## Exercise description:
Please output the data below exactly as given, starting at its first line and stopping after the line that contains "diodes,5,0.0455".

START Stored data

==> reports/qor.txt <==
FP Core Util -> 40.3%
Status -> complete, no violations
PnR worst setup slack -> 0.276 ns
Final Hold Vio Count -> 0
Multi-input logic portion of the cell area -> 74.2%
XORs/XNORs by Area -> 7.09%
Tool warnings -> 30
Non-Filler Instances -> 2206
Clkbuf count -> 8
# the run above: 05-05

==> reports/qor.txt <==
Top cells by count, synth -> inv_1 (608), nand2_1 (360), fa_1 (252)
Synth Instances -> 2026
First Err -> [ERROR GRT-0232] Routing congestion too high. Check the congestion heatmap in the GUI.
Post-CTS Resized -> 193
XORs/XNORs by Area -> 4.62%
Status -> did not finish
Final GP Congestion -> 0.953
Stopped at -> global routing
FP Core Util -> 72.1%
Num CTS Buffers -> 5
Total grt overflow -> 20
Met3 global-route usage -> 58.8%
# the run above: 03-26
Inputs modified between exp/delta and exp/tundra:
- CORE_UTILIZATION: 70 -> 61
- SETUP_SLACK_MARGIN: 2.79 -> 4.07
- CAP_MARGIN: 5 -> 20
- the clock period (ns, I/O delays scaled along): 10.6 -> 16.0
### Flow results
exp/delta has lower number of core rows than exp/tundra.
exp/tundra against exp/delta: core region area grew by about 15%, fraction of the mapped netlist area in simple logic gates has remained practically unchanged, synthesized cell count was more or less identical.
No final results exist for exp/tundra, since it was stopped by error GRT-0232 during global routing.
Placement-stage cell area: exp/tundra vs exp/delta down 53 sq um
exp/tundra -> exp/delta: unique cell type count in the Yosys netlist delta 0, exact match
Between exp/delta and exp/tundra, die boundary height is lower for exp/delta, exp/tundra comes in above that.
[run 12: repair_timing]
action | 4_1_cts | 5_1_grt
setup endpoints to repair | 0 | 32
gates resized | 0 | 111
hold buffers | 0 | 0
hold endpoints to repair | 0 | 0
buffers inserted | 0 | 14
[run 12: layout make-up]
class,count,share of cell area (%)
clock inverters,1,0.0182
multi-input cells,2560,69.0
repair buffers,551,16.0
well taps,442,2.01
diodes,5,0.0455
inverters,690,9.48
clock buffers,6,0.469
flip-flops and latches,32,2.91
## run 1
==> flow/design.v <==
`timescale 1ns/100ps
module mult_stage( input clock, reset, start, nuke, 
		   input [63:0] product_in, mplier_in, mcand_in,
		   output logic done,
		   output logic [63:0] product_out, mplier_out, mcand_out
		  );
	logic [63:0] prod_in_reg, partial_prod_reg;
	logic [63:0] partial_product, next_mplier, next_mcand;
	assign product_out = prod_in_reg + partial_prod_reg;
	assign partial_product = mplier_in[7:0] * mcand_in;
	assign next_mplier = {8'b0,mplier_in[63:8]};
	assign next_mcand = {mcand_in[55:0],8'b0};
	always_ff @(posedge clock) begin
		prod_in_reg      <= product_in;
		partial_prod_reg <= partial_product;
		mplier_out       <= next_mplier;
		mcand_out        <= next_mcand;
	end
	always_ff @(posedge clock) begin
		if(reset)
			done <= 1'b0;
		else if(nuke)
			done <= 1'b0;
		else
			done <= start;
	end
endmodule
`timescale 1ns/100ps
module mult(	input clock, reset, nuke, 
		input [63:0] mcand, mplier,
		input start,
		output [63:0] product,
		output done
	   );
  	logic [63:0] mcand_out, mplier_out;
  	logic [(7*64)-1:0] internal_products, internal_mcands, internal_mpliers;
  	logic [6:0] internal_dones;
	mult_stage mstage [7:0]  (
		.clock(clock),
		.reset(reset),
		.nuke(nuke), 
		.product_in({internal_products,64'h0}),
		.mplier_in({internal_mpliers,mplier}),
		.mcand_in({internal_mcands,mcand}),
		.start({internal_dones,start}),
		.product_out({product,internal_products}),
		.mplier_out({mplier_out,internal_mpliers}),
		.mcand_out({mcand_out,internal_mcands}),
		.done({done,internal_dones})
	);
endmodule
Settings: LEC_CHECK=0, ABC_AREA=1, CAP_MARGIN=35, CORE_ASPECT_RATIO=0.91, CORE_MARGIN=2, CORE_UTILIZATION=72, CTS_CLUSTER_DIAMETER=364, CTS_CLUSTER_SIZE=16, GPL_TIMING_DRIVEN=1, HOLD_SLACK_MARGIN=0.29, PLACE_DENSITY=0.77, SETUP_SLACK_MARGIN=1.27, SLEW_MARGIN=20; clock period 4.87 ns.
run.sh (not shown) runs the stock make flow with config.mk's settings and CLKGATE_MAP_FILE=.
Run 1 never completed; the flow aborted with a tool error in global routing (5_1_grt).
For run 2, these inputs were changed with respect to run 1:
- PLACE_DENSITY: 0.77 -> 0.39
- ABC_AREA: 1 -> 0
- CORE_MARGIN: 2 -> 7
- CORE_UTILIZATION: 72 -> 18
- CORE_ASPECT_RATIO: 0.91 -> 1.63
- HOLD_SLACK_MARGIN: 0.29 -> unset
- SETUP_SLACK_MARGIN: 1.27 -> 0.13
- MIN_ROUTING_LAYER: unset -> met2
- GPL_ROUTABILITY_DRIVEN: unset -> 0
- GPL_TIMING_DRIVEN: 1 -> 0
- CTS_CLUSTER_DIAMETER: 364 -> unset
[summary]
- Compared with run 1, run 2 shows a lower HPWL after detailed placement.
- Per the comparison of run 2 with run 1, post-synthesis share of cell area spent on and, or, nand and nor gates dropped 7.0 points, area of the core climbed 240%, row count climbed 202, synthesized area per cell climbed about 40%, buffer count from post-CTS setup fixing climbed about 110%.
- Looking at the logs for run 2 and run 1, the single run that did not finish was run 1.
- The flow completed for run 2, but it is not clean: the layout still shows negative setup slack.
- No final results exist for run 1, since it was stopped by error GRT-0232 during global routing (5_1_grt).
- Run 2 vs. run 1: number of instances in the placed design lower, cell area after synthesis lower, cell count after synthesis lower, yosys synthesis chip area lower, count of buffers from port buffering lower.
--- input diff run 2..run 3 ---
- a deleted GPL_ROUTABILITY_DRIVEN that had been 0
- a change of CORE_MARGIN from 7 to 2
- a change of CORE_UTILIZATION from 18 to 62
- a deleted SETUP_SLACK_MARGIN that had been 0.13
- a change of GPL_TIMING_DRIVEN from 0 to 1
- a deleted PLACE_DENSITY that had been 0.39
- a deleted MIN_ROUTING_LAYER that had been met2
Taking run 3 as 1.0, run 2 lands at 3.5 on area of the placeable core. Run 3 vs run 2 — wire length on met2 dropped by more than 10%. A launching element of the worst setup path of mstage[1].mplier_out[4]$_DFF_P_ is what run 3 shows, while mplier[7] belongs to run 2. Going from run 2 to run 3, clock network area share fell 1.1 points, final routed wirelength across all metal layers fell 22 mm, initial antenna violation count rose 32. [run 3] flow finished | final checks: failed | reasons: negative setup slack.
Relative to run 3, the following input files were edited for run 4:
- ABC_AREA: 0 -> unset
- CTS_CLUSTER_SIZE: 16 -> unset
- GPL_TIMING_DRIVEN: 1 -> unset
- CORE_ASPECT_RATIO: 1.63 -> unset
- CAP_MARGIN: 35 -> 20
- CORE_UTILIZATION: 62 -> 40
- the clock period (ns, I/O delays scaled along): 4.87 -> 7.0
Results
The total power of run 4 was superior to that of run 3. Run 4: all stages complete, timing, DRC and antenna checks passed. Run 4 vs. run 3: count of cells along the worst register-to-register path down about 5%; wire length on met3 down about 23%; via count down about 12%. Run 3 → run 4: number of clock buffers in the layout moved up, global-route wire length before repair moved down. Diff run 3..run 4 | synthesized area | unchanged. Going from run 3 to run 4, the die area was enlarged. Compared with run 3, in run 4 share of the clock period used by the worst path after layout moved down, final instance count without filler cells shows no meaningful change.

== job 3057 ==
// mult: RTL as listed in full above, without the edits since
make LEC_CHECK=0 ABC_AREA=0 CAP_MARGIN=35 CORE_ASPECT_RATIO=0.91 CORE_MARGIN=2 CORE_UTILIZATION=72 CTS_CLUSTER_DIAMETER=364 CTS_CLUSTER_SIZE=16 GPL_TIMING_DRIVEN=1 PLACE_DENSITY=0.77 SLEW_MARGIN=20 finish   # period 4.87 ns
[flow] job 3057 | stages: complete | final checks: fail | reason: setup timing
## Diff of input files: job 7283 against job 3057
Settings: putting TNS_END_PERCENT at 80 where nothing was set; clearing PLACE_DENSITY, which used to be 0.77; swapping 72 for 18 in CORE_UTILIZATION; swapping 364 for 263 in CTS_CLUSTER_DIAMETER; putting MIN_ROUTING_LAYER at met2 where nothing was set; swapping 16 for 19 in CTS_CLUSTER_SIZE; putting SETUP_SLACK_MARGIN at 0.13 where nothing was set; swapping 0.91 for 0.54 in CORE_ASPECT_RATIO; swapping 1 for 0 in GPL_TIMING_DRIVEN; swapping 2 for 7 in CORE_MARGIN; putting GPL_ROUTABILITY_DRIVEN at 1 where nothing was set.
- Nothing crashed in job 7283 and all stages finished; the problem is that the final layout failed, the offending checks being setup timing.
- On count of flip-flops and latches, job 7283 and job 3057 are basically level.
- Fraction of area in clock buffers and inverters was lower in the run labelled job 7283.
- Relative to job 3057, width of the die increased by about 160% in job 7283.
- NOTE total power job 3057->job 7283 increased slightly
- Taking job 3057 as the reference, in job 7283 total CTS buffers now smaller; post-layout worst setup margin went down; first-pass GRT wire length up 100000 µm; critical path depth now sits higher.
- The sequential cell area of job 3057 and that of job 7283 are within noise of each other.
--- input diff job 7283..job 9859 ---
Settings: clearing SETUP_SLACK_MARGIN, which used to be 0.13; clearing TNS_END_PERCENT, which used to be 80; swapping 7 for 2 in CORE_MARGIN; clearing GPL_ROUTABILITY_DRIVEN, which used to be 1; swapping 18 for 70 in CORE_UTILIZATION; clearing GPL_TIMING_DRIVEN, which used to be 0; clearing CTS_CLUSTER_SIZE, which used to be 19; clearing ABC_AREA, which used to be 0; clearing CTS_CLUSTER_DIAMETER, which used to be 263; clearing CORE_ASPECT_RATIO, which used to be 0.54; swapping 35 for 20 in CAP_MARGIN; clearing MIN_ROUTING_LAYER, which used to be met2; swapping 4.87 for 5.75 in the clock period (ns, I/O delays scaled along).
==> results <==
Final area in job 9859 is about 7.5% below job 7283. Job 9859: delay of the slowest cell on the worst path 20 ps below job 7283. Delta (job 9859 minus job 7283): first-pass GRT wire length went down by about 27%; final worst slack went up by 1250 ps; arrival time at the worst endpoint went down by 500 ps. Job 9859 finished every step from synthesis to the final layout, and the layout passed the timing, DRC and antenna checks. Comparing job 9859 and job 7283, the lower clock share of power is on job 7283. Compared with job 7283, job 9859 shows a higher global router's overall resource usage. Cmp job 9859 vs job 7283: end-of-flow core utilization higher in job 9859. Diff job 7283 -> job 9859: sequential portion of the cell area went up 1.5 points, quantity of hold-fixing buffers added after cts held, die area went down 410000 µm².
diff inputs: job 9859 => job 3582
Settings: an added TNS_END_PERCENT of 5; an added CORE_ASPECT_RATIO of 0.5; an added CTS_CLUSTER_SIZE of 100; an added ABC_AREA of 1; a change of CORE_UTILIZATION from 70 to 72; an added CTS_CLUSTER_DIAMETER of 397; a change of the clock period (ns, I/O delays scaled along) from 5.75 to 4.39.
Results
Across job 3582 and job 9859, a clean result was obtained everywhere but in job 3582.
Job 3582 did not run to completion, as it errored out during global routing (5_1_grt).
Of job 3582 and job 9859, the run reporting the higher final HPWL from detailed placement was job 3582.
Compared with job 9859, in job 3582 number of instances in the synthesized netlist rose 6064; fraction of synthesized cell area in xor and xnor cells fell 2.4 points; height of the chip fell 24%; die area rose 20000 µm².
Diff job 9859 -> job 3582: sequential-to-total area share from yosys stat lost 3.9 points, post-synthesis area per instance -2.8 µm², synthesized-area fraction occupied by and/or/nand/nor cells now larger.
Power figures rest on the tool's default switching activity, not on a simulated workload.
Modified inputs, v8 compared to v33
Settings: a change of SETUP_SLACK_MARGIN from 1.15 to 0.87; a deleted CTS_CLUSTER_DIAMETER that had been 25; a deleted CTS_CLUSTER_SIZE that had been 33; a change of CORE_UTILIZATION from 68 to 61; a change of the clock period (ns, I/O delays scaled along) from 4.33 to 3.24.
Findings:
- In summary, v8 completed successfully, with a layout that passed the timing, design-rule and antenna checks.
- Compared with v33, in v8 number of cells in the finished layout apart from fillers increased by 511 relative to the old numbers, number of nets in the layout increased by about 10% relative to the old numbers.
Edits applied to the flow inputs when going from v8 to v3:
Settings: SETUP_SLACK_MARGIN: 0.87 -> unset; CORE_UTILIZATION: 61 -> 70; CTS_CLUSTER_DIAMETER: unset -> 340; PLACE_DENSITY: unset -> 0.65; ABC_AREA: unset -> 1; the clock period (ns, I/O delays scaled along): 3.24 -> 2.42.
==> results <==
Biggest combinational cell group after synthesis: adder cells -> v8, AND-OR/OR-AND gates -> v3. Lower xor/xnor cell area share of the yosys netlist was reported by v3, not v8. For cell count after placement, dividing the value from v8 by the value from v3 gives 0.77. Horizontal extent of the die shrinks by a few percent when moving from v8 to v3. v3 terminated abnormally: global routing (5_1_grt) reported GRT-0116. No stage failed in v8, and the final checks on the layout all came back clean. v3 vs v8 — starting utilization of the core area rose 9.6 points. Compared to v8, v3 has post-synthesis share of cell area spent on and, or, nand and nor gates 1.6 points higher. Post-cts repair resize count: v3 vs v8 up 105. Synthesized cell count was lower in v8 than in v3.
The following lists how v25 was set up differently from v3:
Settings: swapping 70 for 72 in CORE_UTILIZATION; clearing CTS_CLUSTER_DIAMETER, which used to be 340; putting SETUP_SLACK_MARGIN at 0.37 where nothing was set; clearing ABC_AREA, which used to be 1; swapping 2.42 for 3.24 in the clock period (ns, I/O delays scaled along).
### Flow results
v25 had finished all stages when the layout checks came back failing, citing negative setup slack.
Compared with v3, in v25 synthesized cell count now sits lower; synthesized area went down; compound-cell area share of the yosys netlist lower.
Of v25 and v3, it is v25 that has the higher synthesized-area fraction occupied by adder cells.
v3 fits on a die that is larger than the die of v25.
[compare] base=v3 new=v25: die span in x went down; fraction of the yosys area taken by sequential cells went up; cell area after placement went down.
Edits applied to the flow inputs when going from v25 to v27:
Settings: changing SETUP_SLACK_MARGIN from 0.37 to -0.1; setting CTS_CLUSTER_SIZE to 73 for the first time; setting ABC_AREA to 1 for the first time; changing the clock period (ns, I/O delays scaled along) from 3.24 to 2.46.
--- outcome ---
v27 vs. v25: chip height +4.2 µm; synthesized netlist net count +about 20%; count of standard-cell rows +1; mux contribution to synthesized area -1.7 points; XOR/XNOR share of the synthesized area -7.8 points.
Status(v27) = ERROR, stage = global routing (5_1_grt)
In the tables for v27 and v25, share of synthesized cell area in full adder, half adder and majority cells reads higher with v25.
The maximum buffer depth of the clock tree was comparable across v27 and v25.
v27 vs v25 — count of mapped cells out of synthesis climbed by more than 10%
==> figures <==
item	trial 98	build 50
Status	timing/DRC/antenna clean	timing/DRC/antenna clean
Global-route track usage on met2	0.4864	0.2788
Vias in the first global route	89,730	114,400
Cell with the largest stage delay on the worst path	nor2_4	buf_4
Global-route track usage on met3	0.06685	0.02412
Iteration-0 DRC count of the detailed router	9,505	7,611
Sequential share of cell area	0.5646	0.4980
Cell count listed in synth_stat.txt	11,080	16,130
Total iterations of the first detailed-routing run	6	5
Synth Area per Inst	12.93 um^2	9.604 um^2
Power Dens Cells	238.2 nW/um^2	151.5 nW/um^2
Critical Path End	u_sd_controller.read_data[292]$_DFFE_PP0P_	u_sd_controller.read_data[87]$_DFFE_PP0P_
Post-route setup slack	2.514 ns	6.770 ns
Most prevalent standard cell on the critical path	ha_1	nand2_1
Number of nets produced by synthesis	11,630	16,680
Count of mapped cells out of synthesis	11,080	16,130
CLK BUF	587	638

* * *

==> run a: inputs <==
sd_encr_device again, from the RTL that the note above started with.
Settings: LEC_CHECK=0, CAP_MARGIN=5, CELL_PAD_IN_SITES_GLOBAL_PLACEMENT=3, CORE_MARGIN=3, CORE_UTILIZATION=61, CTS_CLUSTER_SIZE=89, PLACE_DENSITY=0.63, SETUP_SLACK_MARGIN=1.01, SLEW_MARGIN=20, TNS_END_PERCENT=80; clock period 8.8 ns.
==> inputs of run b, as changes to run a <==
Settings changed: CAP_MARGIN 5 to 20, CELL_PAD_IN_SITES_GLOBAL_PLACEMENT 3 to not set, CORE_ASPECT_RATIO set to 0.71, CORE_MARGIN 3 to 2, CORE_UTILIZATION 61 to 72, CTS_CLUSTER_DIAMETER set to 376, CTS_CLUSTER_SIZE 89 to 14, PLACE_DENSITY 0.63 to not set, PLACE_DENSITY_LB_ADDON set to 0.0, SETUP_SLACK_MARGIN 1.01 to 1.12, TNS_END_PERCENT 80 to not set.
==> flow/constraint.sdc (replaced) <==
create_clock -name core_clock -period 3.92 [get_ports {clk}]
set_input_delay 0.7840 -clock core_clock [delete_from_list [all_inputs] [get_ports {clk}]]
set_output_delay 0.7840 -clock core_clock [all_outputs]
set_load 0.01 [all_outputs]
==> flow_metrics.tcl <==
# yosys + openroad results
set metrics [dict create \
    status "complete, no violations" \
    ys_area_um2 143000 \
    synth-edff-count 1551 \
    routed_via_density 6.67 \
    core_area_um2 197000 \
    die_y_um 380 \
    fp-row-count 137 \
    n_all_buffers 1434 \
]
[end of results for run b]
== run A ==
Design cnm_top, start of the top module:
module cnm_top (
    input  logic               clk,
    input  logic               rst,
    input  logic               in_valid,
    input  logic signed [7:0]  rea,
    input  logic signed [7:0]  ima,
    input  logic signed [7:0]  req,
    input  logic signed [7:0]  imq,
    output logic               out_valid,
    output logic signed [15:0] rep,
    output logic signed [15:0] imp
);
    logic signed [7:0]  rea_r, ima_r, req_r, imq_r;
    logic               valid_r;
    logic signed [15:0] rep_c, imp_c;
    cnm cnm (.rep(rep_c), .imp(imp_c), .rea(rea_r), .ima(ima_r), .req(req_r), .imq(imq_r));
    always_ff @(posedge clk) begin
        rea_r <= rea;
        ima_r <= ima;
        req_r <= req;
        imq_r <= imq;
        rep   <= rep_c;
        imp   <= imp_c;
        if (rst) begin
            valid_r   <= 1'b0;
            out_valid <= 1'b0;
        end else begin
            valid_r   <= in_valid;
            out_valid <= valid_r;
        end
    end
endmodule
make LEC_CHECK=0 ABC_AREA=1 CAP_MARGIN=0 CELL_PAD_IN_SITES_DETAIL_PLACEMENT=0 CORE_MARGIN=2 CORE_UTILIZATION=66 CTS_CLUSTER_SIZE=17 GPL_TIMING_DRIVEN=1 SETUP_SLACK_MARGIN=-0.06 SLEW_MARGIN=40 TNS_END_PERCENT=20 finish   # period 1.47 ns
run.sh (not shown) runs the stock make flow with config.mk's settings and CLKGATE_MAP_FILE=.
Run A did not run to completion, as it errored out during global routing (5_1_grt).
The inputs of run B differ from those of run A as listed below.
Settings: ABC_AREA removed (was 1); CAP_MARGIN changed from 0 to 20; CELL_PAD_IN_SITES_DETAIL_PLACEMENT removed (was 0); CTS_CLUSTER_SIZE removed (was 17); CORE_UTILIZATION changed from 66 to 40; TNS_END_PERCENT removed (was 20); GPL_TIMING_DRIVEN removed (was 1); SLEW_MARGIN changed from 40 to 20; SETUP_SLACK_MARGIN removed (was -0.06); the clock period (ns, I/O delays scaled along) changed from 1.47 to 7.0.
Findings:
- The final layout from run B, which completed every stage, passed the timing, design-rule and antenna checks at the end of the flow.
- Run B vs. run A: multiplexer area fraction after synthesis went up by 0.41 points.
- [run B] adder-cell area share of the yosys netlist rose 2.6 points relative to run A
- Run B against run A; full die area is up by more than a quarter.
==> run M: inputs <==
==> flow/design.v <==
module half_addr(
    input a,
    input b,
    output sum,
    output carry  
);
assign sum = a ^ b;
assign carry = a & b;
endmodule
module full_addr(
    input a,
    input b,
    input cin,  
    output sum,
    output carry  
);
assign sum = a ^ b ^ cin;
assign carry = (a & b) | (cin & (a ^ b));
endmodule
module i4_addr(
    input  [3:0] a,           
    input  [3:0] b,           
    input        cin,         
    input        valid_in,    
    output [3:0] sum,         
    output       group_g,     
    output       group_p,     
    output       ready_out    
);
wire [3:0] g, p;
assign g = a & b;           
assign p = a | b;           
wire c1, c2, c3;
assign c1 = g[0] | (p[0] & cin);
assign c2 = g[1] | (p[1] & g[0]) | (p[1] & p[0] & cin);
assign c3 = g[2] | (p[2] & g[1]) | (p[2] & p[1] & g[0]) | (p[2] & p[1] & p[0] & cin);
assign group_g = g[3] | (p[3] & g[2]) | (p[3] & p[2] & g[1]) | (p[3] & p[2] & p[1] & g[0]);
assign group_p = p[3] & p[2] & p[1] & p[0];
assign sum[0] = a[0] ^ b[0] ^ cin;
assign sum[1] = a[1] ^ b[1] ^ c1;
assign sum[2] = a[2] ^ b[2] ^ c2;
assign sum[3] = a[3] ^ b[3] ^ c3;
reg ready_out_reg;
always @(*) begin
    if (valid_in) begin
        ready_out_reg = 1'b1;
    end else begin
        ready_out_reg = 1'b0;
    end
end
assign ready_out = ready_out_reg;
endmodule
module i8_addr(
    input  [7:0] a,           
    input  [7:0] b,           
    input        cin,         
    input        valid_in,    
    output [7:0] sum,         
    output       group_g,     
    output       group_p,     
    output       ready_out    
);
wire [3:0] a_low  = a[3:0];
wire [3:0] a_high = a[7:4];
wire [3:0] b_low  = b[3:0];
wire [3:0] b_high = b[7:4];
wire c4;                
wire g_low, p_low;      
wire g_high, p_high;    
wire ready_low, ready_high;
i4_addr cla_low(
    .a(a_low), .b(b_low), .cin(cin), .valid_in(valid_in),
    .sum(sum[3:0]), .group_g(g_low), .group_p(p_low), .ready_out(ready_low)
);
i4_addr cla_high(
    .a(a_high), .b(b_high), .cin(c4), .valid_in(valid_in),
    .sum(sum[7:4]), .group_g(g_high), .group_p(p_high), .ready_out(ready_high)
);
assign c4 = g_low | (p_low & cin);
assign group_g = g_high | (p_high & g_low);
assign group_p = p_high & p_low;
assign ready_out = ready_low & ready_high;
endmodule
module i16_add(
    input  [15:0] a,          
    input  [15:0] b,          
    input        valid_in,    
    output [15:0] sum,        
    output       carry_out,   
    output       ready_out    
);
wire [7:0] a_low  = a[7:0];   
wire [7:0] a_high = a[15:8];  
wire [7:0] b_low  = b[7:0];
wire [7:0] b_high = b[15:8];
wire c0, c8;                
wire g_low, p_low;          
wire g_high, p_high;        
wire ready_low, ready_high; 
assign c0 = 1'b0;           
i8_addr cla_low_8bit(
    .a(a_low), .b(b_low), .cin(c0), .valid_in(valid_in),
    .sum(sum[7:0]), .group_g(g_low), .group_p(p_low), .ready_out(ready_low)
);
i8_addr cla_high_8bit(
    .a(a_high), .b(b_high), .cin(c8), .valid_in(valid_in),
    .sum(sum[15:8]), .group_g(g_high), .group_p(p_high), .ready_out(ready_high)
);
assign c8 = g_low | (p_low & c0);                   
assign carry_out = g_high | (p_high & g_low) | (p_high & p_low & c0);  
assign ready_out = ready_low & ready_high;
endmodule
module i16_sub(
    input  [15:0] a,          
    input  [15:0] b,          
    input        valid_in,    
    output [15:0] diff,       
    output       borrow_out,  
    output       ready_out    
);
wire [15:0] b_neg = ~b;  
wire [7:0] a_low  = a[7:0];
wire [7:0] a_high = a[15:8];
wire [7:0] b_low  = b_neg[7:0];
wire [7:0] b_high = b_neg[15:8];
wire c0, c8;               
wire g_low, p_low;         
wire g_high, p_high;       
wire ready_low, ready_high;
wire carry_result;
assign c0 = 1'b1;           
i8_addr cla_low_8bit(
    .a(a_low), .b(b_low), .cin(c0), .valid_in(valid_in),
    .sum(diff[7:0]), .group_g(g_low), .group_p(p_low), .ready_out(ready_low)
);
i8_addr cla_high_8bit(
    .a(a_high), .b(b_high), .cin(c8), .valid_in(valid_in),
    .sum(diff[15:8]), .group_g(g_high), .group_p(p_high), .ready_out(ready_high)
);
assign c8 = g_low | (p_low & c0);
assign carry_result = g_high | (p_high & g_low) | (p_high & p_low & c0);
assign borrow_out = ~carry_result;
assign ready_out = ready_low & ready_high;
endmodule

END Stored data

## Exercise result:
==> reports/qor.txt <==
FP Core Util -> 40.3%
Status -> complete, no violations
PnR worst setup slack -> 0.276 ns
Final Hold Vio Count -> 0
Multi-input logic portion of the cell area -> 74.2%
XORs/XNORs by Area -> 7.09%
Tool warnings -> 30
Non-Filler Instances -> 2206
Clkbuf count -> 8
# the run above: 05-05

==> reports/qor.txt <==
Top cells by count, synth -> inv_1 (608), nand2_1 (360), fa_1 (252)
Synth Instances -> 2026
First Err -> [ERROR GRT-0232] Routing congestion too high. Check the congestion heatmap in the GUI.
Post-CTS Resized -> 193
XORs/XNORs by Area -> 4.62%
Status -> did not finish
Final GP Congestion -> 0.953
Stopped at -> global routing
FP Core Util -> 72.1%
Num CTS Buffers -> 5
Total grt overflow -> 20
Met3 global-route usage -> 58.8%
# the run above: 03-26
Inputs modified between exp/delta and exp/tundra:
- CORE_UTILIZATION: 70 -> 61
- SETUP_SLACK_MARGIN: 2.79 -> 4.07
- CAP_MARGIN: 5 -> 20
- the clock period (ns, I/O delays scaled along): 10.6 -> 16.0
### Flow results
exp/delta has lower number of core rows than exp/tundra.
exp/tundra against exp/delta: core region area grew by about 15%, fraction of the mapped netlist area in simple logic gates has remained practically unchanged, synthesized cell count was more or less identical.
No final results exist for exp/tundra, since it was stopped by error GRT-0232 during global routing.
Placement-stage cell area: exp/tundra vs exp/delta down 53 sq um
exp/tundra -> exp/delta: unique cell type count in the Yosys netlist delta 0, exact match
Between exp/delta and exp/tundra, die boundary height is lower for exp/delta, exp/tundra comes in above that.
[run 12: repair_timing]
action | 4_1_cts | 5_1_grt
setup endpoints to repair | 0 | 32
gates resized | 0 | 111
hold buffers | 0 | 0
hold endpoints to repair | 0 | 0
buffers inserted | 0 | 14
[run 12: layout make-up]
class,count,share of cell area (%)
clock inverters,1,0.0182
multi-input cells,2560,69.0
repair buffers,551,16.0
well taps,442,2.01
diodes,5,0.0455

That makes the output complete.